__Excerpted data__.

--- config.mk ---
export PLATFORM = sky130hd
export DESIGN_NAME = fighter_move_ctrl
export DESIGN_NICKNAME = d
export VERILOG_FILES = /design/src/rtl/fighter_move_ctrl.sv
export SDC_FILE = /design/constraint.sdc
export NUM_CORES = 1
export LEC_CHECK = 0
export ABC_AREA = 1
export BUFFER_PORTS_ARGS = -buffer_cell sky130_fd_sc_hd__buf_2
export CORE_ASPECT_RATIO = 1.25
export CORE_MARGIN = 10
export CORE_UTILIZATION = 49
export CTS_CLUSTER_DIAMETER = 50
export DETAILED_ROUTE_END_ITERATION = 10
export PLACE_DENSITY = 0.72
export SLEW_MARGIN = 10
export SYNTH_ARGS = -nofsm -noshare
export SYNTH_HDL_FRONTEND = slang
export SYNTH_SLANG_ARGS = --single-unit
--- constraint.sdc ---
create_clock -name Clk -period 2.4 [get_ports Clk]
set_input_delay 0.36 -clock Clk [delete_from_list [all_inputs] [get_ports Clk]]
set_output_delay 0.36 -clock Clk [all_outputs]
set_load 0.03 [all_outputs]
--- src/rtl/fighter_move_ctrl.sv ---
// Per-player fighter motion sequencer: samples the keycode once per frame and
// steps the idle/walk/crouch/jump/land/knock-back machine that owns the sprite position.
module fighter_move_ctrl #(
  parameter int         X_START     = 160,
  parameter int         Y_GROUND    = 400,
  parameter int         X_MIN       = 16,
  parameter int         X_MAX       = 623,
  parameter int         WALK_STEP   = 2,
  parameter int         JUMP_V0     = 12,
  parameter int         GRAVITY     = 1,
  parameter int         LAND_FRAMES = 4,
  parameter int         HIT_FRAMES  = 8,
  parameter int         HIT_STEP    = 3,
  parameter logic [7:0] K_LEFT      = 8'h04,
  parameter logic [7:0] K_RIGHT     = 8'h07,
  parameter logic [7:0] K_CROUCH    = 8'h16,
  parameter logic [7:0] K_JUMP      = 8'h1A
) (
  input  logic       Clk,
  input  logic       Reset_n,
  input  logic       frame_tick,
  input  logic [7:0] keycode,
  input  logic       hit,
  output logic [9:0] PosX,
  output logic [9:0] PosY,
  output logic [2:0] State,
  output logic       Facing,
  output logic       Airborne
);

  typedef enum logic [2:0] {
    S_IDLE   = 3'd0,
    S_WALK   = 3'd1,
    S_CROUCH = 3'd2,
    S_JUMP   = 3'd3,
    S_LAND   = 3'd4,
    S_HIT    = 3'd5
  } state_t;

  localparam logic signed [10:0] XMIN_S  = 11'(X_MIN);
  localparam logic signed [10:0] XMAX_S  = 11'(X_MAX);
  localparam logic signed [10:0] WSTEP_S = 11'(WALK_STEP);
  localparam logic signed [10:0] HSTEP_S = 11'(HIT_STEP);
  localparam logic signed [10:0] YGND_S  = 11'(Y_GROUND);
  localparam logic [9:0]         X_RST   = 10'(X_START);
  localparam logic [9:0]         Y_GND   = 10'(Y_GROUND);
  localparam logic signed [5:0]  VY_JUMP = 6'(-JUMP_V0);
  localparam logic signed [5:0]  VY_GRAV = 6'(GRAVITY);
  localparam logic [3:0]         LAND_CNT = 4'(LAND_FRAMES);
  localparam logic [3:0]         HIT_CNT  = 4'(HIT_FRAMES);

  state_t             state_reg;
  logic signed [5:0]  vy_reg;
  logic [1:0]         jump_dir_reg;   // {moves horizontally, moves left}
  logic [3:0]         cnt_reg;
  logic               hit_latch_reg;

  logic signed [10:0] pos_x_s;
  logic signed [10:0] ny_s;
  logic [9:0]         x_left;
  logic [9:0]         x_right;
  logic [9:0]         x_hit;
  logic [9:0]         x_jump;

  // Walls hold the sprite at the limit; signed math keeps a step past 0 from wrapping.
  function automatic logic [9:0] clamp_x(input logic signed [10:0] x);
    if (x < XMIN_S)      return XMIN_S[9:0];
    else if (x > XMAX_S) return XMAX_S[9:0];
    else                 return x[9:0];
  endfunction

  always_comb begin
    pos_x_s = signed'({1'b0, PosX});
    ny_s    = signed'({1'b0, PosY}) + signed'({{5{vy_reg[5]}}, vy_reg});
    x_left  = clamp_x(pos_x_s - WSTEP_S);
    x_right = clamp_x(pos_x_s + WSTEP_S);
    x_hit   = Facing ? clamp_x(pos_x_s + HSTEP_S) : clamp_x(pos_x_s - HSTEP_S);
    x_jump  = PosX;
    if (jump_dir_reg[1])
      x_jump = jump_dir_reg[0] ? x_left : x_right;
  end

  assign State = state_reg;

  always_ff @(posedge Clk or negedge Reset_n) begin
    if (!Reset_n) begin
      state_reg     <= S_IDLE;
      PosX          <= X_RST;
      PosY          <= Y_GND;
      Facing        <= 1'b0;
      Airborne      <= 1'b0;
      vy_reg        <= '0;
      jump_dir_reg  <= '0;
      cnt_reg       <= '0;
      hit_latch_reg <= 1'b0;
    end else if (frame_tick) begin
      hit_latch_reg <= 1'b0;
      if (hit_latch_reg || hit) begin
        state_reg <= S_HIT;
        cnt_reg   <= HIT_CNT;
        PosY      <= Y_GND;
        vy_reg    <= '0;
        Airborne  <= 1'b0;
      end else begin
        case (state_reg)
          S_IDLE, S_WALK, S_CROUCH: begin
            if (keycode == K_JUMP) begin
              state_reg    <= S_JUMP;
              vy_reg       <= VY_JUMP;
              jump_dir_reg <= (state_reg == S_WALK) ? {1'b1, Facing} : 2'b00;
              Airborne     <= 1'b1;
            end else if (keycode == K_LEFT) begin
              state_reg <= S_WALK;
              Facing    <= 1'b1;
              PosX      <= x_left;
            end else if (keycode == K_RIGHT) begin
              state_reg <= S_WALK;
              Facing    <= 1'b0;
              PosX      <= x_right;
            end else if (keycode == K_CROUCH) begin
              state_reg <= S_CROUCH;
            end else begin
              state_reg <= S_IDLE;
            end
          end
          S_JUMP: begin
            if (ny_s >= YGND_S) begin
              PosY      <= Y_GND;
              vy_reg    <= '0;
              state_reg <= S_LAND;
              cnt_reg   <= LAND_CNT;
              Airborne  <= 1'b0;
            end else begin
              PosY   <= ny_s[9:0];
              vy_reg <= vy_reg + VY_GRAV;
              PosX   <= x_jump;
            end
          end
          S_LAND: begin
            cnt_reg <= cnt_reg - 4'd1;
            if (cnt_reg <= 4'd1) begin
              cnt_reg   <= '0;
              state_reg <= S_IDLE;
            end
          end
          S_HIT: begin
            PosX    <= x_hit;
            cnt_reg <= cnt_reg - 4'd1;
            if (cnt_reg <= 4'd1) begin
              cnt_reg   <= '0;
              state_reg <= S_IDLE;
            end
          end
          default: state_reg <= S_IDLE;
        endcase
      end
    end else if (hit) begin
      hit_latch_reg <= 1'b1;
    end
  end

endmodule
==> results of run 1 <==
cells in the mapped netlist, types with 5 or more instances:
cell | number | area (sq um)
nor2_4 | 7 | 78.8
ha_1 | 22 | 275
o21ai_0 | 24 | 120
nand2_1 | 277 | 1040
nor3_1 | 5 | 25.0
nor2_1 | 59 | 221
buf_4 | 6 | 45.0
nand2_2 | 13 | 81.3
xor2_1 | 11 | 96.3
nand4_1 | 13 | 81.3
dfrtp_1 | 33 | 826
a21oi_1 | 21 | 105
nand3_1 | 90 | 450
dfstp_2 | 5 | 131
inv_1 | 76 | 285
o21ai_1 | 6 | 30.0
inv_2 | 7 | 26.3
o31ai_1 | 5 | 37.5
worst max-delay path: stages, from the launching register on:
cell	delay, ps
dfrtp_1	390
ha_2	210
fa_2	410
nand3_2	110
nand2_4	70
nand2_2	80
nand2_1	50
nand2_1	50
nand2_1	70
nand3_1	80
nand3_1	90
nand2_2	110
nand2_4	80
nand2_4	100
nor2_2	50
buf_4	170
nand2_1	50
nand2_1	50
cell type report:
cell class	instances	share of cell area
clock buffers	6	0.0149
repair buffers	105	0.136
clock inverters	2	0.0108
multi-input cells	591	0.579
well taps	120	0.0270
inverters	86	0.0581
flip-flops and latches	38	0.174
power groups by stage:
stage	sequential (mW)	clock (mW)	combinational, mW
floorplan	1.25	0	3.30
global placement	1.06	0	5.23
detailed placement	1.06	0	5.31
CTS	1.06	0.693	5.36
global route	1.10	0.721	6.46
finish	1.09	0.681	5.87
metrics by stage:
step | std cells | cell area, sq um | power, mW | TNS [ps]
CTS | 937 | 5240 | 7.11 | 0
global placement | 929 | 5080 | 6.29 | 0
floorplan | 730 | 4390 | 4.55 | 0
global route | 948 | 5560 | 8.28 | -379
detailed placement | 929 | 5080 | 6.37 | -197
finish | 948 | 5560 | 7.64 | 0
logic make-up (layout without fill, tap and decap cells):
group	count (synthesis)	count (layout)	synth area share
buf+inv	101	199	0.0975
xor+xnor	12	12	0.0239
compound gates	65	65	0.0815
flops	38	38	0.218
simple gates	491	491	0.512
fa+ha+maj	23	23	0.0673
timing repair:
action	CTS	global route
gates resized for setup	10	68
pin swaps	0	17
endpoints found under the setup margin	20	34
hold buffers	0	0
endpoints found under the hold margin	0	0
setup buffers	0	11
path summary, 6_finish.rpt:
kind | cells past startpoint | slack, ps | from | end
max in group asynchronous | 1 | 1640 | Reset_n | vy_reg[3]$_DFFE_PN0P_
min in group Clk | 2 | 290 | frame_tick | hit_latch_reg$_DFFE_PN0P_
hold / removal | 1 | 170 | Reset_n | PosY[2]$_DFFE_PN0P_
hold reg to reg | 2 | 470 | Airborne$_DFFE_PN0P_ | Airborne$_DFFE_PN0P_
setup reg to reg | 17 | 80 | PosY[0]$_DFFE_PN0P_ | PosY[1]$_DFFE_PN0P_
setup / recovery | 17 | 80 | PosY[0]$_DFFE_PN0P_ | PosY[1]$_DFFE_PN0P_
metal layers:
layer	global-route usage	wire, um	vias up
li1	-	-	2522
met1	0.215	5640	2357
met2	0.399	7840	144
met3	0.0245	514	55
met4	0.129	903	0
met5	0	0	-
==> insert_results.sql, run 1 <==
INSERT INTO impl_metrics (metric_group, metric, value, unit) VALUES
('floorplan', 'fp.dieW', '105', 'um'),
('routing', 'via_count', '5078', ''),
('routing', 'route.antenna.remaining_nets', '0', ''),
('routing', 'pre_repair_dr_iteration_count', '5', ''),
('finish', 'final-seq-area', '967', 'sq um'),
('power', 'power.switching', '4.19', 'mW'),
('cts', 'clock-sinks', '38', ''),
('yosys', 'synth_warnings', '0', ''),
('place', 'post-dp-hpwl', '11500', 'um'),
('timing', 'timing.hold.ws', '168', 'ps'),
('cts', 'h-tree-depth', '2', ''),
('timing', 'timing_worst_slew_pin_value', '849', 'ps'),
('finish', 'multiInputGateArea', '3220', 'sq um'),
('power', 'clockPowerShare', '0.089', ''),
('timing', 'period_minus_ws_final', '2320', 'ps'),
('routing', 'wire_per_inst', '15.7', 'um'),
('yosys', 'synthesis.nets', '765', ''),
('cts', 'worst_setup_hold_path_clk_slew', '70', 'ps'),
('floorplan', 'rows', '38', ''),
('timing', 'min_period_over_period', '0.967', ''),
('floorplan', 'count_of_pins_on_the_block_boundary', '37', ''),
('global_routing', 'first_global_vias', '4893', ''),
('setup_path', 'worst-endpoint-required', '2590', 'ps'),
('timing', 'report.final.hold_viol_count', '0', ''),
('setup_path', 'path_class', 'flip-flop to flip-flop', ''),
('finish', 'filler_cell_count', '824', ''),
('power', 'p_per_area', '1370', 'nW/um^2'),
('cts', 'cts.root.buffer_cell', 'clkbuf_8', ''),
('finish', 'drive_gt1_frac', '0.267', ''),
('power', 'comb_power_share', '0.769', ''),
('yosys', 'syn-mean-instance-area', '6.01', 'sq um'),
('power', 'share_seq_of_total_power', '0.142', ''),
('finish', 'syn2layout_area_growth', '26.6', '%'),
('finish', 'mostFrequentLayoutCells', '258 x nand2_1, 82 x nand3_1, 72 x inv_1, 60 x buf_4, 52 x nor2_1', ''),
('timing', 'slew-limit-headroom', '0.434', ''),
('floorplan', 'die_area', '13200', 'sq um'),
('hold_path', 'holdCritPathClass', 'input port to asynchronous set/reset pin', ''),
('yosys', 'async_reset_ff_frac', '1.00', ''),
('power', 'switching_share', '0.549', ''),
('finish', 'num-nets-final', '862', ''),
('routing', 'route.detailed.vias_per_inst', '5.36', ''),
('routing', 'drc', '0', ''),
('yosys', 'netlist-cell-type-count', '44', ''),
('timing', 'worst_clock_skew', '10.5', 'ps'),
('cts', 'cts_tree', 'built', ''),
('timing', 'rsz0062_at_grt', 'true', ''),
('finish', 'fin_util', '0.639', ''),
('setup_path', 'worstSetupEndpointType', 'flip-flop', ''),
('global_routing', 'grt_util_all_layers', '0.211', ''),
('yosys', 'commonest_register_cell_after_synthesis', 'dfrtp_1', ''),
('run', 'drv.max_cap_violation_count', '0', ''),
('floorplan', 'initial_utilization', '0.504', ''),
('place', 'globalplace.congestion', '0.992', ''),
('cts', 'clock_latency', '300', 'ps'),
('power', 'irDropWorstVdd', '0.778', 'mV'),
('power', 'total_leakage_power', '2.99', 'nW'),
('yosys', 'synth_edf_count', '0', ''),
('yosys', 'synthesized_instance_count', '730', ''),
('finish', 'layout.cells.most_common', 'nand2_1', ''),
('setup_path', 'critical_path_peak_fanout', '5', ''),
('yosys', 'seq_area_frac_synth', '0.218', ''),
('setup_path', 'critical_path_startpoint_category', 'flip-flop', ''),
('yosys', 'post_synth_instance_area', '4390', 'sq um'),
('global_routing', 'total_global_routing_overflow', '0', ''),
('timing', 'minimum_setup_slack_in_the_final_design', '79.2', 'ps'),
('finish', 'antennaDiodeCount', '0', ''),
('run_status', 'status', 'completed', ''),
('global_routing', 'grt_max_degree', '39', ''),
('global_routing', 'first_pass_grt_wire_length', '23400', 'um'),
('global_routing', 'antenna_found_initial', '0', ''),
('floorplan', 'die_y', '126', 'um'),
('timing', 'timing.fmax', '0.431', 'GHz'),
('floorplan', 'core', '8700', 'sq um'),
('routing', 'totalWireLength', '14900', 'um'),
('yosys', 'register_bit_total_from_synthesis', '38', ''),
('timing', 'final_report_max_slew_violation_count', '0', ''),
('routing', 'drt_first_iter_violations', '262', ''),
('cts', 'cts_buffers', '5', ''),
('place', 'buffer_ports.inserted', '36', ''),
('cts', 'max-clock-path-buffers', '2', ''),
('setup_path', 'worst-endpoint-arrival', '2510', 'ps'),
('power', 'internal_power', '3.44', 'mW'),
('timing', 'timing.final.setup_violations', '0', ''),
('place', 'post-place-ws', '-41.1', 'ps');
Power figures use the tool's default switching activity.
==> run 2: changes to the inputs <==
Settings changed: PLACE_DENSITY 0.72 to 0.69.
Clock period 2.4 ns to 2.5 ns, I/O delays scaled along.
==> run 2 against run 1 <==
  * Critical endpoint is now PosY[2]$_DFFE_PN0P_
  * Wire length fell by 5.5%
  * Die area did not move
  * Critical path type unchanged
  * First-iteration DRC count rose by 19%
  * Sequential power fell by 6%
  * Maximum frequency fell by 0.20%
  * Setup slack improved by 95 ps
  * Total power fell by 12%
  * Combinational power fell by 14%
  * Flip-flop and latch count did not move
  * Clock skew fell by 7.7 ps
==> insert_results.sql, run 2 (same netlist as run 1, synthesis figures left out) <==
INSERT INTO impl_metrics (metric_group, metric, value, unit) VALUES
('run_status', 'status', 'completed', ''),
('timing', 'timing.final.setup_violations', '0', ''),
('setup_path', 'timing.reg2reg.setup_slack', '170', 'ps'),
('global_routing', 'globalRouteMet2Util', '0.400', ''),
('timing', 'worst_clock_skew', '2.76', 'ps'),
('cts', 'cts.root.buffer_cell', 'clkbuf_8', ''),
('cts', 'clock-sinks', '38', ''),
('routing', 'pre_repair_dr_iteration_count', '5', ''),
('setup_path', 'worstSetupEndpointType', 'flip-flop', ''),
('global_routing', 'grtUsageMet3', '0.0270', ''),
('cts', 'cts_tree', 'built', ''),
('timing', 'minimum_setup_slack_in_the_final_design', '174', 'ps'),
('place', 'numPlacedInstances', '904', ''),
('floorplan', 'die_y', '126', 'um'),
('place', 'post-place-ws', '-31.8', 'ps'),
('setup_path', 'timing.rr.start', 'PosY[0]$_DFFE_PN0P_', ''),
('floorplan', 'core', '8700', 'sq um'),
('timing', 'timing_worst_slew_pin_value', '910', 'ps'),
('routing', 'route.detailed.vias_per_inst', '5.33', ''),
('global_routing', 'first_global_vias', '4734', ''),
('setup_path', 'r2r-end', 'PosY[2]$_DFFE_PN0P_', ''),
('timing', 'min_period_over_period', '0.930', ''),
('place', 'post_dp_cell_area', '4890', 'sq um'),
('timing', 'timing.hold.ws', '196', 'ps'),
('routing', 'drt_first_iter_violations', '312', ''),
('routing', 'route.antenna.remaining_nets', '0', ''),
('finish', 'fin_area', '5200', 'sq um'),
('setup_path', 'worst-endpoint-required', '2700', 'ps'),
('cts', 'h-tree-depth', '2', ''),
('floorplan', 'die_area', '13200', 'sq um'),
('power', 'total_leakage_power', '2.83', 'nW'),
('routing', 'drc', '0', ''),
('floorplan', 'rows', '38', ''),
('global_routing', 'global_route.usage.met1', '0.206', ''),
('hold_path', 'holdCritPathClass', 'input port to asynchronous set/reset pin', ''),
('setup_path', 'path_class', 'flip-flop to flip-flop', ''),
('finish', 'drive_gt1_frac', '0.198', ''),
('cts', 'clock_latency', '300', 'ps'),
('finish', 'mostFrequentLayoutCells', '268 x nand2_1, 87 x nand3_1, 74 x inv_1, 58 x nor2_1, 36 x buf_2', ''),
('global_routing', 'grt_util_all_layers', '0.205', ''),
('setup_path', 'critical_path_startpoint_category', 'flip-flop', ''),
('setup_path', 'critical_path_peak_fanout', '5', ''),
('setup_path', 'worst_reg_to_reg_path_cell_count', '17', ''),
('floorplan', 'fp.dieW', '105', 'um'),
('timing', 'rsz0062_at_grt', 'false', ''),
('power', 'irDropWorstVdd', '0.628', 'mV'),
('global_routing', 'grt.busiest_layer', 'met2', ''),
('finish', 'syn2layout_area_growth', '18.5', '%'),
('finish', 'antennaDiodeCount', '0', ''),
('global_routing', 'grt_max_degree', '39', ''),
('place', 'globalplace.congestion', '0.960', ''),
('routing', 'via_count', '4878', ''),
('global_routing', 'first_pass_grt_wire_length', '22500', 'um'),
('floorplan', 'initial_utilization', '0.504', ''),
('cts', 'worst_setup_hold_path_clk_slew', '80', 'ps'),
('timing', 'slew-limit-headroom', '0.393', ''),
('timing', 'final_sum_of_negative_setup_slack', '0', 'ps'),
('power', 'fin_total_pwr', '6.73', 'mW'),
('routing', 'wire_per_inst', '15.4', 'um'),
('finish', 'final_cells', '916', ''),
('power', 'p_per_area', '1290', 'nW/um^2'),
('cts', 'max-clock-path-buffers', '2', ''),
('cts', 'cts_buffers', '5', ''),
('finish', 'fin_util', '0.598', ''),
('timing', 'report.final.hold_viol_count', '0', ''),
('floorplan', 'count_of_pins_on_the_block_boundary', '37', ''),
('routing', 'totalWireLength', '14100', 'um'),
('finish', 'num-nets-final', '830', ''),
('run', 'drv.max_cap_violation_count', '0', ''),
('global_routing', 'antenna_found_initial', '0', ''),
('place', 'buffer_ports.inserted', '36', ''),
('global_routing', 'total_global_routing_overflow', '0', ''),
('timing', 'period_minus_ws_final', '2330', 'ps'),
('setup_path', 'worst-endpoint-arrival', '2530', 'ps'),
('finish', 'layout.cells.most_common', 'nand2_1', ''),
('timing', 'timing.fmax', '0.430', 'GHz'),
('timing', 'final_report_max_slew_violation_count', '0', ''),
('place', 'post-dp-hpwl', '11100', 'um');
==> run 2: cell types whose count changed in the layout (fill, tap and decap cells not counted), moves of 4 or more <==
cell	change
dfrtp_1	+6
nand2_2	-10
nor2_2	-7
nand2_1	+10
nand3_1	+5
buf_6	-5
o21ai_1	-5
ha_1	+4
buf_4	-27
dfrtp_2	-6
nand3_2	-5
o21ai_0	+5
nor2_1	+6
==> run 2: final cells by class <==
type | count | area, sq um
tap | 120 | 150
clock buffer | 6 | 82.6
multi-input combinational | 591 | 3130
inverter | 86 | 327
clock inverter | 2 | 60.1
fill | 891 | 3500
sequential | 38 | 963
timing repair buffer | 73 | 487
==> run 2: where the power goes <==
group          switching, mW  leakage (nW)  internal (mW)
clock                  0.245        0.0714          0.426
combinational           3.33          2.27           1.71
sequential             0.231         0.484          0.793
total                   3.80          2.83           2.93
==> run 2: worst max-delay path, stage by stage (launching register included) <==
cell and delay, ps:
dfrtp_1 410, ha_2 220, fa_2 350, nand3_1 110
nand2_2 100, nand2_1 100, nand2_1 60, nand2_1 70
nand2_1 70, nand3_1 80, nand3_1 90, nand2_2 100
nand2_4 90, nand2_4 90, nor2_4 40, buf_4 150
nand2_1 50, nand2_1 50
==> run 2: layer usage <==
metal	vias up	wire [um]
met1	2230	5290
met4	0	669
met2	135	7580
met5	-	0
li1	2465	-
met3	48	542
==> run 2: worst max path at each step <==
stage | start | to | slack (ps) | cells after the start
5_1_grt | PosY[0]$_DFFE_PN0P_ | PosX[7]$_DFFE_PN1P_ | 2 | 14
3_3_place_gp | PosX[5]$_DFFE_PN1P_ | PosX[6]$_DFFE_PN0P_ | 100 | 12
3_5_place_dp | PosY[0]$_DFFE_PN0P_ | cnt_reg[0]$_DFFE_PN0P_ | -30 | 13
4_1_cts | PosY[0]$_DFFE_PN0P_ | State[1]$_DFFE_PN0P_ | 20 | 14
6_report | PosY[0]$_DFFE_PN0P_ | PosY[2]$_DFFE_PN0P_ | 170 | 17
2_1_floorplan | PosX[1]$_DFFE_PN0P_ | PosX[3]$_DFFE_PN0P_ | 50 | 16
==> run 2: what timing repair did <==
action                     4_1_cts  5_1_grt
hold buffers                     0        0
resized for setup                2       35
buffers inserted                 0        4
setup endpoints to repair        1       31
pin swaps                        0        2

__Exercise__. Each line from the start of the listing above through the line containing "export CTS_CLUSTER_DIAMETER = 50" should be copied exactly, please, with no other lines added.

__Exercise output__.
--- config.mk ---
export PLATFORM = sky130hd
export DESIGN_NAME = fighter_move_ctrl
export DESIGN_NICKNAME = d
export VERILOG_FILES = /design/src/rtl/fighter_move_ctrl.sv
export SDC_FILE = /design/constraint.sdc
export NUM_CORES = 1
export LEC_CHECK = 0
export ABC_AREA = 1
export BUFFER_PORTS_ARGS = -buffer_cell sky130_fd_sc_hd__buf_2
export CORE_ASPECT_RATIO = 1.25
export CORE_MARGIN = 10
export CORE_UTILIZATION = 49
export CTS_CLUSTER_DIAMETER = 50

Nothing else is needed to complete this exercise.